Chi negli ultimi anni è entrato in un salone chiedendo un biondo si è sentito quasi sempre proporre la stessa direzione: raffreddare. Togliere il dorato, spegnere il giallo, andare verso il cenere, il platino, le tonalità perlate.
Quella direzione si è invertita.
Dove va la stagione
I biondi mielati e caramello vivono un momento di grande popolarità e si allontanano dai biondi freddi e cenere delle stagioni passate, abbracciando tonalità burrose e dorate che illuminano il viso.
Le sfumature che dominano sono delicate e profonde: il biondo burro, i toni beige cremosi, il castano caramello, le sfumature ramate. Il tratto comune non è l'intensità ma la morbidezza: il colore deve sembrare naturale, non dichiararsi a prima vista.

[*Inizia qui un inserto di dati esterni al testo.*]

Source: an optimization exercise on an open RTL-to-GDS flow (aim: small area, a short achievable clock period and few clock cycles). Production flows keep margins and buffers that such runs may drop. RTL that was checked went through simulation tests only; none was proved equivalent to the original. Only the layout flow was run in runs 2, 3, 5 and 6; the RTL was not checked for function there. Power and IR drop assume default switching activity.

==> design/flow/design.v <==
module lgappg_sched #(
   parameter int W_WORDS = 8,
   parameter int H_ROWS  = 8
) (
   input  logic         clk,
   input  logic         rst,
   input  logic         start,
   output logic         busy,
   output logic         done,
   input  logic         in_valid,
   output logic         in_ready,
   input  logic [63:0]  in_data,
   output logic         win_valid,
   input  logic         win_ready,
   output logic [575:0] win_data,
   output logic         win_odd
);
   localparam int NW = W_WORDS * H_ROWS;
   localparam int S  = 2 * W_WORDS + 3;
   localparam int CW = $clog2(NW + 1);
   localparam int FW = $clog2(W_WORDS + 2);
   localparam int XW = $clog2(W_WORDS);
   localparam int YW = $clog2(H_ROWS);
   localparam logic [CW-1:0] LAST_IDX   = CW'(NW - 1);
   localparam logic [CW-1:0] FIRST_LOAD = CW'(W_WORDS + 1);
   localparam logic [FW-1:0] FL_END     = FW'(W_WORDS + 1);
   localparam logic [XW-1:0] X_LAST     = XW'(W_WORDS - 1);
   localparam logic [YW-1:0] Y_LAST     = YW'(H_ROWS - 1);
   typedef enum logic [1:0] {IDLE, RUN, FLUSH, DONE} state_t;
   state_t          state_q, state_d;
   logic [CW-1:0]   in_cnt_q, in_cnt_d;
   logic [CW-1:0]   out_cnt_q, out_cnt_d;
   logic [FW-1:0]   fl_cnt_q, fl_cnt_d;
   logic [XW-1:0]   col_q, col_d;
   logic [YW-1:0]   row_q, row_d;
   logic [S-1:0][63:0] store_q;
   logic [S-1:0][63:0] store_d;
   logic [S-1:0][63:0] store_nx;
   logic [575:0]    win_data_q, win_data_d;
   logic            win_valid_q, win_valid_d;
   logic            win_odd_q, win_odd_d;
   logic [575:0]    win_nx;
   logic slot_free, acc, fl_shift, hs, load;
   always_comb begin
      slot_free = !win_valid_q || win_ready;
      acc       = (state_q == RUN) && in_valid && slot_free;
      fl_shift  = (state_q == FLUSH) && (fl_cnt_q != FL_END) && slot_free;
      hs        = win_valid_q && win_ready;
      load      = (acc && (in_cnt_q >= FIRST_LOAD)) || fl_shift;
      store_nx[0] = (state_q == RUN) ? in_data : 64'd0;
      for (int j = 1; j < S; j++) begin
         store_nx[j] = store_q[j-1];
      end
   end
   for (genvar k = 0; k < 9; k++) begin : g_win
      localparam int  DR = k / 3 - 1;
      localparam int  DC = k % 3 - 1;
      localparam int  J  = W_WORDS + 1 - (DR * W_WORDS + DC);
      localparam bit  UP = (DR < 0);
      localparam bit  DN = (DR > 0);
      localparam bit  LF = (DC < 0);
      localparam bit  RT = (DC > 0);
      logic wall;
      assign wall = (UP && (row_q == '0)) || (DN && (row_q == Y_LAST)) ||
                    (LF && (col_q == '0)) || (RT && (col_q == X_LAST));
      assign win_nx[64*k +: 64] = wall ? 64'd0 : store_nx[J];
   end
   always_comb begin
      state_d     = state_q;
      in_cnt_d    = in_cnt_q;
      out_cnt_d   = out_cnt_q;
      fl_cnt_d    = fl_cnt_q;
      col_d       = col_q;
      row_d       = row_q;
      store_d     = store_q;
      win_data_d  = win_data_q;
      win_valid_d = win_valid_q;
      win_odd_d   = win_odd_q;
      case (state_q)
         IDLE: begin
            if (start) begin
               state_d   = RUN;
               in_cnt_d  = '0;
               out_cnt_d = '0;
               fl_cnt_d  = '0;
               col_d     = '0;
               row_d     = '0;
               for (int j = 0; j < S; j++) begin
                  store_d[j] = 64'd0;
               end
            end
         end
         RUN: begin
            if (acc && (in_cnt_q == LAST_IDX)) state_d = FLUSH;
         end
         FLUSH: begin
            if (hs && (out_cnt_q == LAST_IDX)) state_d = DONE;
         end
         default: state_d = IDLE;
      endcase
      if (acc)      in_cnt_d  = in_cnt_q + CW'(1);
      if (fl_shift) fl_cnt_d  = fl_cnt_q + FW'(1);
      if (hs)       out_cnt_d = out_cnt_q + CW'(1);
      if (acc || fl_shift) store_d = store_nx;
      if (load) begin
         win_data_d  = win_nx;
         win_valid_d = 1'b1;
         win_odd_d   = row_q[0];
         if (col_q == X_LAST) begin
            col_d = '0;
            row_d = (row_q == Y_LAST) ? '0 : row_q + YW'(1);
         end else begin
            col_d = col_q + XW'(1);
         end
      end else if (hs) begin
         win_valid_d = 1'b0;
      end
   end
   always_ff @(posedge clk) begin
      if (rst) begin
         state_q     <= IDLE;
         in_cnt_q    <= '0;
         out_cnt_q   <= '0;
         fl_cnt_q    <= '0;
         col_q       <= '0;
         row_q       <= '0;
         win_data_q  <= '0;
         win_valid_q <= 1'b0;
         win_odd_q   <= 1'b0;
         for (int j = 0; j < S; j++) begin
            store_q[j] <= 64'd0;
         end
      end else begin
         state_q     <= state_d;
         in_cnt_q    <= in_cnt_d;
         out_cnt_q   <= out_cnt_d;
         fl_cnt_q    <= fl_cnt_d;
         col_q       <= col_d;
         row_q       <= row_d;
         win_data_q  <= win_data_d;
         win_valid_q <= win_valid_d;
         win_odd_q   <= win_odd_d;
         store_q     <= store_d;
      end
   end
   assign in_ready  = (state_q == RUN) && slot_free;
   assign busy      = (state_q == RUN) || (state_q == FLUSH);
   assign done      = (state_q == DONE);
   assign win_valid = win_valid_q;
   assign win_data  = win_data_q;
   assign win_odd   = win_odd_q;
endmodule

Quello che conta, più della nuance precisa, sono tre cose: la profondità, il lavoro delicato sulle tonalità e una buona dose di lucentezza.
A chi dona
Il biondo burro e le tonalità champagne rendono meglio sulle carnagioni calde o neutre. Chi ha un incarnato molto freddo e lo sceglie rischia un contrasto poco armonico, ed è il caso in cui vale la pena farsi consigliare.

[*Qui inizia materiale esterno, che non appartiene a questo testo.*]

Context: an optimization exercise on an open-source flow, tuned for small area and few clock cycles. The choices shown serve that exercise and are no tape-out recipe. Only simulation tests tie the RTL to the original design; equivalence was not proved. Power figures rest on the tool's default switching activity, not on a simulated workload.

==> flow/design.v <==
`default_nettype none
package dbfp_pkg;
	localparam int MAX_FIELDS_DEF = 256;
	localparam logic [2:0] KIND_HDR_DONE = 3'd0;
	localparam logic [2:0] KIND_REC_START = 3'd1;
	localparam logic [2:0] KIND_FLD_BYTE = 3'd2;
	localparam logic [2:0] KIND_EXT_REF = 3'd3;
	localparam logic [2:0] KIND_END = 3'd4;
	localparam logic [2:0] KIND_ERROR = 3'd5;
	localparam logic [1:0] ERR_DEL_FLAG = 2'd0;
	localparam logic [1:0] ERR_TYPE = 2'd1;
	localparam logic [1:0] ERR_HEADER = 2'd2;
	localparam logic [1:0] ERR_TRUNC = 2'd3;
	localparam logic [7:0] FLAG_LIVE = 8'h20;
	localparam logic [7:0] FLAG_DELETED = 8'h2A;
	localparam logic [3:0] TYPE_CHAR = 4'd0;
	localparam logic [3:0] TYPE_BAD = 4'd12;
	localparam logic [7:0] EXT_REF_LEN = 8'd6;
	typedef struct packed {
		logic [2:0]  kind;
		logic [31:0] record_index;
		logic [7:0]  field_index;
		logic [3:0]  field_type;
		logic [7:0]  field_byte;
		logic        last_of_field;
		logic        deleted;
		logic [31:0] ext_offset;
		logic [15:0] ext_length;
		logic [1:0]  error_code;
		logic [23:0] date_stamp;
		logic [8:0]  field_count;
	} res_t;
	function automatic logic [3:0] type_code(input logic [7:0] b);
		logic [3:0] c;
		case (b)
			8'h43: c = 4'd0;   
			8'h59: c = 4'd1;   
			8'h4E: c = 4'd2;   
			8'h46: c = 4'd3;   
			8'h44: c = 4'd4;   
			8'h54: c = 4'd5;   
			8'h42: c = 4'd6;   
			8'h49: c = 4'd7;   
			8'h4C: c = 4'd8;   
			8'h4D: c = 4'd9;   
			8'h47: c = 4'd10;  
			8'h50: c = 4'd11;  
			default: c = TYPE_BAD;
		endcase
		type_code = c;
	endfunction
endpackage
`default_nettype wire
`default_nettype none
module dbfp_parser #(
	parameter int MAX_FIELDS = dbfp_pkg::MAX_FIELDS_DEF
) (
	input  wire logic        clk,
	input  wire logic        arst_n,
	input  wire logic        in_valid,
	output logic             in_ready,
	input  wire logic [7:0]  data_byte,
	input  wire logic        end_of_input,
	output logic             out_valid,
	input  wire logic        out_ready,
	output logic [2:0]       kind,
	output logic [31:0]      record_index,
	output logic [7:0]       field_index,
	output logic [3:0]       field_type,
	output logic [7:0]       field_byte,
	output logic             last_of_field,
	output logic             deleted,
	output logic [31:0]      ext_offset,
	output logic [15:0]      ext_length,
	output logic [1:0]       error_code,
	output logic [23:0]      date_stamp,
	output logic [8:0]       field_count
);
	localparam int IW = (MAX_FIELDS > 1) ? $clog2(MAX_FIELDS) : 1;
	localparam int CW = $clog2(MAX_FIELDS + 1);
	localparam int DEPTH = 1 << IW;
	localparam logic [CW-1:0] MAXF = CW'(MAX_FIELDS);
	localparam logic [2:0] PH_HEADER = 3'd0;
	localparam logic [2:0] PH_FLAG   = 3'd1;
	localparam logic [2:0] PH_FIELD  = 3'd2;
	localparam logic [2:0] PH_DONE   = 3'd3;
	localparam logic [2:0] PH_ERROR  = 3'd4;
	localparam int TP = 8;
	localparam int TPW = (TP > 1) ? $clog2(TP) : 1;
	localparam int RL = (TP == 1) ? DEPTH + 1 : DEPTH + TP;
	localparam int RW = $clog2(RL);
	logic [RL*12-1:0] ring_q;
	logic [RW-1:0] rp_q, fs_q, ls_q;
	logic          bpend_q;
	logic [2:0]    phase_q, phase_n;
	logic [31:0]   cnt_q, cnt_n;
	logic [71:0]   sh_q;
	logic [CW-1:0] seen_q, seen_n;
	logic          anynz_q, anynz_n;
	logic [IW-1:0] first_q, first_n;
	logic [IW-1:0] lastnz_q, lastnz_n;
	logic [IW-1:0] cf_q, cf_n;
	logic [IW-1:0] sp_q, sp_n, ft;
	logic          sp_jump, load, fscan, ft_step, wrap;
	localparam int QD = 2;
	localparam int QW = $clog2(QD + 1);
	logic [QD*12-1:0] eq_q, eq_n;
	logic [11:0]   av;
	logic [QW-1:0] qn_q, qn_n, qa;
	logic          rpe, rdnz, rdz, avnz, woff;
	logic [3:0]    ctype_q, ctype_n;
	logic          cext_q, cext_n;
	logic [7:0]    rem_q, rem_n, rem_dec;
	logic          del_q, del_n;
	logic [15:0]   hlen;
	logic [31:0]   total;
	logic [23:0]   date;
	logic [7:0]    b8;
	assign hlen  = sh_q[71:56];
	assign b8    = sh_q[71:64];
	assign total = sh_q[55:24];
	assign date  = {sh_q[7:0], sh_q[15:8], sh_q[23:16]};
	logic [11:0]   rd;
	localparam int NT = RL / TP;
	localparam int NG = (NT + 15) / 16;
	logic [15:0]    lsel;
	logic [NG-1:0] hsel;
	logic [NG*12-1:0] grp;
	always_comb begin
		for (int l = 0; l < 16; l++)
			lsel[l] = (rp_q[TPW+3:0] == (TPW+4)'(l * TP));
		for (int h = 0; h < NG; h++)
			hsel[h] = (rp_q[RW-1:TPW+4] == (RW-TPW-4)'(h));
		grp = '0;
		for (int i = 0; i < NT; i++)
			grp[(i/16)*12 +: 12] = grp[(i/16)*12 +: 12] | ({12{lsel[i%16]}} & ring_q[TP*i*12 +: 12]);
		rd = '0;
		for (int h = 0; h < NG; h++)
			rd = rd | ({12{hsel[h]}} & grp[h*12 +: 12]);
	end
	localparam int RM = RL / TP;
	localparam int HW = RW - TPW;
	function automatic logic [RW-1:0] rinc(input logic [RW-1:0] x);
		logic [HW-1:0] h;
		h = x[RW-1:TPW];
		if (x[TPW-1:0] == TPW'(TP - 1))
			rinc = {(h == HW'(RM - 1)) ? HW'(0) : h + 1'b1, TPW'(0)};
		else
			rinc = {h, x[TPW-1:0] + 1'b1};
	endfunction
	function automatic logic [RW-1:0] rnext(input logic [RW-1:0] x, input logic [IW-1:0] k);
		logic [HW-1:0] h, d;
		h = x[RW-1:TPW];
		d = (k[TPW-1:0] == TPW'(TP - 1)) ? HW'(32 / TP - 1) : HW'(32 / TP);
		rnext = {(h >= d) ? h - d : h + (HW'(RM) - d), x[TPW-1:0]};
	endfunction
	logic [15:0]   pos;
	logic [4:0]    off;
	logic [3:0]    code;
	logic          ph_hdr, ph_flag, ph_field, ph_done, ph_err;
	logic          desc, err2a, err2b, err1, hdr_err, hdr_done, hdr_sh;
	logic          good;
	logic          last, more, stall;
	logic          rec_end, rec_last;
	logic          va, err_n;
	logic          acc, shift, wr_en, wslot, wstall;
	logic [31:0]   cnt_inc;
	always_comb begin
		pos = cnt_q[15:0];
		off = pos[4:0];
		code = dbfp_pkg::type_code(data_byte);
		ph_hdr = (phase_q == PH_HEADER);
		ph_flag = (phase_q == PH_FLAG);
		ph_field = (phase_q == PH_FIELD);
		ph_done = (phase_q == PH_DONE);
		ph_err = (phase_q == PH_ERROR);
		cnt_inc = cnt_q + 1'b1;
		desc = (pos[15:5] != 11'd0) && (pos[15:5] < hlen[15:5]);
		err2a = (pos == 16'd9) && ({data_byte, b8} < 16'd12);
		err2b = desc && (off == 5'd0) && (seen_q >= MAXF);
		err1 = desc && (off == 5'd11) && (seen_q < MAXF) && (code == dbfp_pkg::TYPE_BAD);
		hdr_err = err2a || err2b || err1;
		hdr_done = !hdr_err && (pos >= 16'd11) && (cnt_inc[15:0] == hlen);
		hdr_sh = (pos >= 16'd1) && (pos <= 16'd9);
		good = (data_byte == dbfp_pkg::FLAG_LIVE) || (data_byte == dbfp_pkg::FLAG_DELETED);
		last = (rem_q == 8'd0);
		rem_dec = rem_q - 1'b1;
		more = (cf_q != lastnz_q);
		rpe = (TP == 1) || (rp_q[TPW-1:0] == '0);
		rdnz = rpe && (rd[7:0] != 8'hFF);
		rdz = rpe && (rd[7:0] == 8'hFF);
		av = (qn_q != '0) ? eq_q[11:0] : rd;
		avnz = (qn_q != '0) || rdnz;
		woff = (off == 5'(17 + int'(seen_q[TPW-1:0])));
		wslot = (seen_q == '0) || (ls_q == (((TP == 1) || (seen_q[TPW-1:0] == '0)) ? RW'(32 - TP) : RW'(32)));
		wstall = ph_hdr && desc && (seen_q < MAXF) && woff && !wslot;
		stall = (((ph_field && last && more) || (ph_flag && good && anynz_q)) && !avnz) || wstall;
		rec_last = (cnt_inc == total);
		rec_end = (ph_flag && good && !anynz_q) || (ph_field && last && !more);
		va = (ph_hdr && (hdr_err || hdr_done)) || ph_flag || (ph_field && (!cext_q || last));
		err_n = ph_err || (ph_hdr && hdr_err) || (ph_flag && !good);
		out_valid = bpend_q || (in_valid && !stall && va);
		in_ready = !bpend_q && !stall && (out_ready || !va);
		acc = in_valid && in_ready;
		phase_n = phase_q;
		cnt_n = cnt_q;
		seen_n = seen_q;
		anynz_n = anynz_q;
		first_n = first_q;
		lastnz_n = lastnz_q;
		cf_n = cf_q;
		ctype_n = ctype_q;
		cext_n = cext_q;
		rem_n = rem_q;
		del_n = del_q;
		wr_en = 1'b0;
		shift = 1'b0;
		case (phase_q)
			PH_HEADER: begin
				shift = hdr_sh;
				cf_n = '0;
				if (hdr_err) begin
					phase_n = PH_ERROR;
				end else begin
					if (desc && (seen_q < MAXF)) begin
						if (off == 5'd11)
							ctype_n = code;
						if (off == 5'd16)
							rem_n = data_byte;
						if (woff) begin
							wr_en = 1'b1;
							if (rem_q != 8'd0) begin
								lastnz_n = IW'(seen_q);
								anynz_n = 1'b1;
								if (!anynz_q)
									first_n = IW'(seen_q);
							end
						end
						if (off == 5'd25)
							seen_n = seen_q + 1'b1;
					end
					if (hdr_done) begin
						cnt_n = '0;
						phase_n = (total == 32'd0) ? PH_DONE : PH_FLAG;
					end else begin
						cnt_n = cnt_inc;
					end
				end
			end
			PH_FLAG: begin
				shift = 1'b1;
				cf_n = '0;
				if (good) begin
					del_n = data_byte[1];
					if (anynz_q) begin
						phase_n = PH_FIELD;
						cf_n = sp_q;
						ctype_n = av[11:8];
						cext_n = (av[11:8] == dbfp_pkg::TYPE_CHAR) && (av[7:0] == dbfp_pkg::EXT_REF_LEN - 1'b1);
						rem_n = av[7:0];
					end
				end else begin
					phase_n = PH_ERROR;
				end
			end
			PH_FIELD: begin
				shift = 1'b1;
				rem_n = rem_dec;
				if (last && more) begin
					cf_n = sp_q;
					ctype_n = av[11:8];
					cext_n = (av[11:8] == dbfp_pkg::TYPE_CHAR) && (av[7:0] == dbfp_pkg::EXT_REF_LEN - 1'b1);
					rem_n = av[7:0];
				end
			end
			default: begin
			end
		endcase
		if (rec_end) begin
			cnt_n = cnt_inc;
			phase_n = rec_last ? PH_DONE : PH_FLAG;
		end
		if (end_of_input) begin
			if (ph_hdr)
				cnt_n = '0;
			if (err_n) begin
				phase_n = PH_HEADER;
				cnt_n = '0;
				seen_n = '0;
				anynz_n = 1'b0;
			end
		end
		load = acc && ((ph_field && last && more) || (ph_flag && good && anynz_q));
		wrap = load && (sp_q == lastnz_q);
		sp_jump = (acc && ph_hdr && hdr_done) || wrap;
		fscan = ph_field || ph_flag;
		ft = sp_q + IW'(qn_q);
		sp_n = sp_q;
		eq_n = eq_q;
		qa = qn_q;
		ft_step = 1'b0;
		if (load) begin
			sp_n = sp_q + 1'b1;
			if (qn_q != '0) begin
				for (int i = 0; i < QD - 1; i++)
					eq_n[i*12 +: 12] = eq_q[(i+1)*12 +: 12];
				qa = qn_q - 1'b1;
			end else begin
				ft_step = 1'b1;
			end
		end
		qn_n = qa;
		if ((load && (qn_q != '0)) || (!load && fscan)) begin
			if (rdnz) begin
				if (qa != QW'(QD)) begin
					for (int i = 0; i < QD; i++)
						if (QW'(i) == qa)
							eq_n[i*12 +: 12] = rd;
					qn_n = qa + 1'b1;
					ft_step = 1'b1;
				end
			end else if (rdz && (qa == '0)) begin
				sp_n = ft + 1'b1;
				ft_step = 1'b1;
			end
		end
		kind = '0;
		record_index = '0;
		field_index = '0;
		field_type = '0;
		field_byte = '0;
		last_of_field = 1'b0;
		deleted = 1'b0;
		ext_offset = '0;
		ext_length = '0;
		error_code = '0;
		date_stamp = '0;
		field_count = '0;
		if (bpend_q) begin
			if (phase_q == PH_DONE) begin
				kind = dbfp_pkg::KIND_END;
				record_index = total;
			end else begin
				kind = dbfp_pkg::KIND_ERROR;
				error_code = dbfp_pkg::ERR_TRUNC;
				record_index = cnt_q;
				field_index = 8'(cf_q);
			end
		end else if (ph_hdr) begin
			if (hdr_err) begin
				kind = dbfp_pkg::KIND_ERROR;
				error_code = err1 ? dbfp_pkg::ERR_TYPE : dbfp_pkg::ERR_HEADER;
			end else begin
				kind = dbfp_pkg::KIND_HDR_DONE;
				record_index = total;
				date_stamp = date;
				field_count = 9'(seen_q);
			end
		end else if (ph_flag) begin
			record_index = cnt_q;
			if (good) begin
				kind = dbfp_pkg::KIND_REC_START;
				deleted = data_byte[1];
			end else begin
				kind = dbfp_pkg::KIND_ERROR;
				error_code = dbfp_pkg::ERR_DEL_FLAG;
			end
		end else begin
			record_index = cnt_q;
			field_index = 8'(cf_q);
			field_type = ctype_q;
			deleted = del_q;
			if (cext_q) begin
				kind = dbfp_pkg::KIND_EXT_REF;
				ext_offset = {sh_q[63:56], sh_q[23:0]};
				ext_length = {data_byte, sh_q[71:64]};
			end else begin
				kind = dbfp_pkg::KIND_FLD_BYTE;
				field_byte = data_byte;
				last_of_field = last;
			end
		end
	end
	always_ff @(posedge clk or negedge arst_n) begin
		if (!arst_n) begin
			bpend_q <= 1'b0;
			phase_q <= PH_HEADER;
			cnt_q <= '0;
			seen_q <= '0;
			anynz_q <= 1'b0;
		end else begin
			if (bpend_q) begin
				if (out_ready) begin
					bpend_q <= 1'b0;
					phase_q <= PH_HEADER;
					cnt_q <= '0;
					seen_q <= '0;
					anynz_q <= 1'b0;
				end
			end else if (acc) begin
				bpend_q <= end_of_input && !err_n;
				phase_q <= phase_n;
				cnt_q <= cnt_n;
				seen_q <= seen_n;
				anynz_q <= anynz_n;
			end
		end
	end
	always_ff @(posedge clk) begin
		if (acc) begin
			first_q <= first_n;
			lastnz_q <= lastnz_n;
			cf_q <= cf_n;
			ctype_q <= ctype_n;
			cext_q <= cext_n;
			rem_q <= rem_n;
			del_q <= del_n;
		end
		sp_q <= sp_jump ? first_q : sp_n;
		qn_q <= sp_jump ? '0 : qn_n;
		eq_q <= eq_n;
		rp_q <= sp_jump ? rinc(fs_q) : ft_step ? rnext(rp_q, ft) : rinc(rp_q);
		fs_q <= (acc && wr_en && (rem_q != 8'd0) && !anynz_q) ? '0 : rinc(fs_q);
		ls_q <= (acc && wr_en) ? '0 : rinc(ls_q);
		ring_q <= {ring_q[RL*12-13:0], (acc && wr_en) ? {ctype_q, rem_dec} : ring_q[RL*12-1 -: 12]};
		if (acc && shift) begin
			sh_q[71:56] <= {data_byte, sh_q[71:64]};
			sh_q[23:0] <= {ph_hdr ? sh_q[31:24] : sh_q[63:56], sh_q[23:8]};
			if (ph_hdr)
				sh_q[55:24] <= sh_q[63:32];
		end
	end
endmodule
`default_nettype wire
`default_nettype none
module dbf_table_stream_parser_unit #(
	parameter int MAX_FIELDS = dbfp_pkg::MAX_FIELDS_DEF
) (
	input  wire logic        clk,
	input  wire logic        arst_n,
	input  wire logic        in_valid,
	output logic             in_ready,
	input  wire logic [7:0]  data_byte,
	input  wire logic        end_of_input,
	output logic             out_valid,
	input  wire logic        out_ready,
	output logic [2:0]       kind,
	output logic [31:0]      record_index,
	output logic [7:0]       field_index,
	output logic [3:0]       field_type,
	output logic [7:0]       field_byte,
	output logic             last_of_field,
	output logic             deleted,
	output logic [31:0]      ext_offset,
	output logic [15:0]      ext_length,
	output logic [1:0]       error_code,
	output logic [23:0]      date_stamp,
	output logic [8:0]       field_count
);
	dbfp_parser #(.MAX_FIELDS(MAX_FIELDS)) u_parser (
		.clk           (clk),
		.arst_n        (arst_n),
		.in_valid      (in_valid),
		.in_ready      (in_ready),
		.data_byte     (data_byte),
		.end_of_input  (end_of_input),
		.out_valid     (out_valid),
		.out_ready     (out_ready),
		.kind          (kind),
		.record_index  (record_index),
		.field_index   (field_index),
		.field_type    (field_type),
		.field_byte    (field_byte),
		.last_of_field (last_of_field),
		.deleted       (deleted),
		.ext_offset    (ext_offset),
		.ext_length    (ext_length),
		.error_code    (error_code),
		.date_stamp    (date_stamp),
		.field_count   (field_count)
	);
endmodule
`default_nettype wire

C'è però una categoria per cui questa tendenza è una buona notizia in assoluto: chi vuole evitare schiariture estreme. I toni caldi si ottengono lavorando su basi meno decolorate, quindi il capello subisce meno.
Il vantaggio che nessuno mette in prima pagina
Al di là del gusto, c'è una ragione molto pratica dietro questo ritorno al caldo. Le tendenze di stagione premiano tonalità naturali che riducono la necessità di frequenti visite dal parrucchiere.
Un biondo freddo ha due nemici: la ricrescita, che sulle basi naturali italiane è quasi sempre più calda del colore applicato e quindi si nota subito, e l'ingiallimento, che richiede shampoo dedicati e ritocchi costanti.
Un biondo caldo invece convive con la ricrescita, perché la base naturale e il colore appartengono alla stessa famiglia. Il confine si sfuma da solo. In un anno la differenza si misura in appuntamenti e in denaro.
Una condizione da rispettare
Vale un avvertimento che riguarda tutte le nuance della stagione: senza capelli sani nessuna tinta può funzionare nel tempo. Su una fibra rovinata dall'estate il colore si deposita male e sbiadisce in fretta, per quanto sia stato scelto bene.
Chi arriva da settimane di mare farebbe bene a rimettere in ordine le lunghezze prima di cambiare tonalità, non dopo.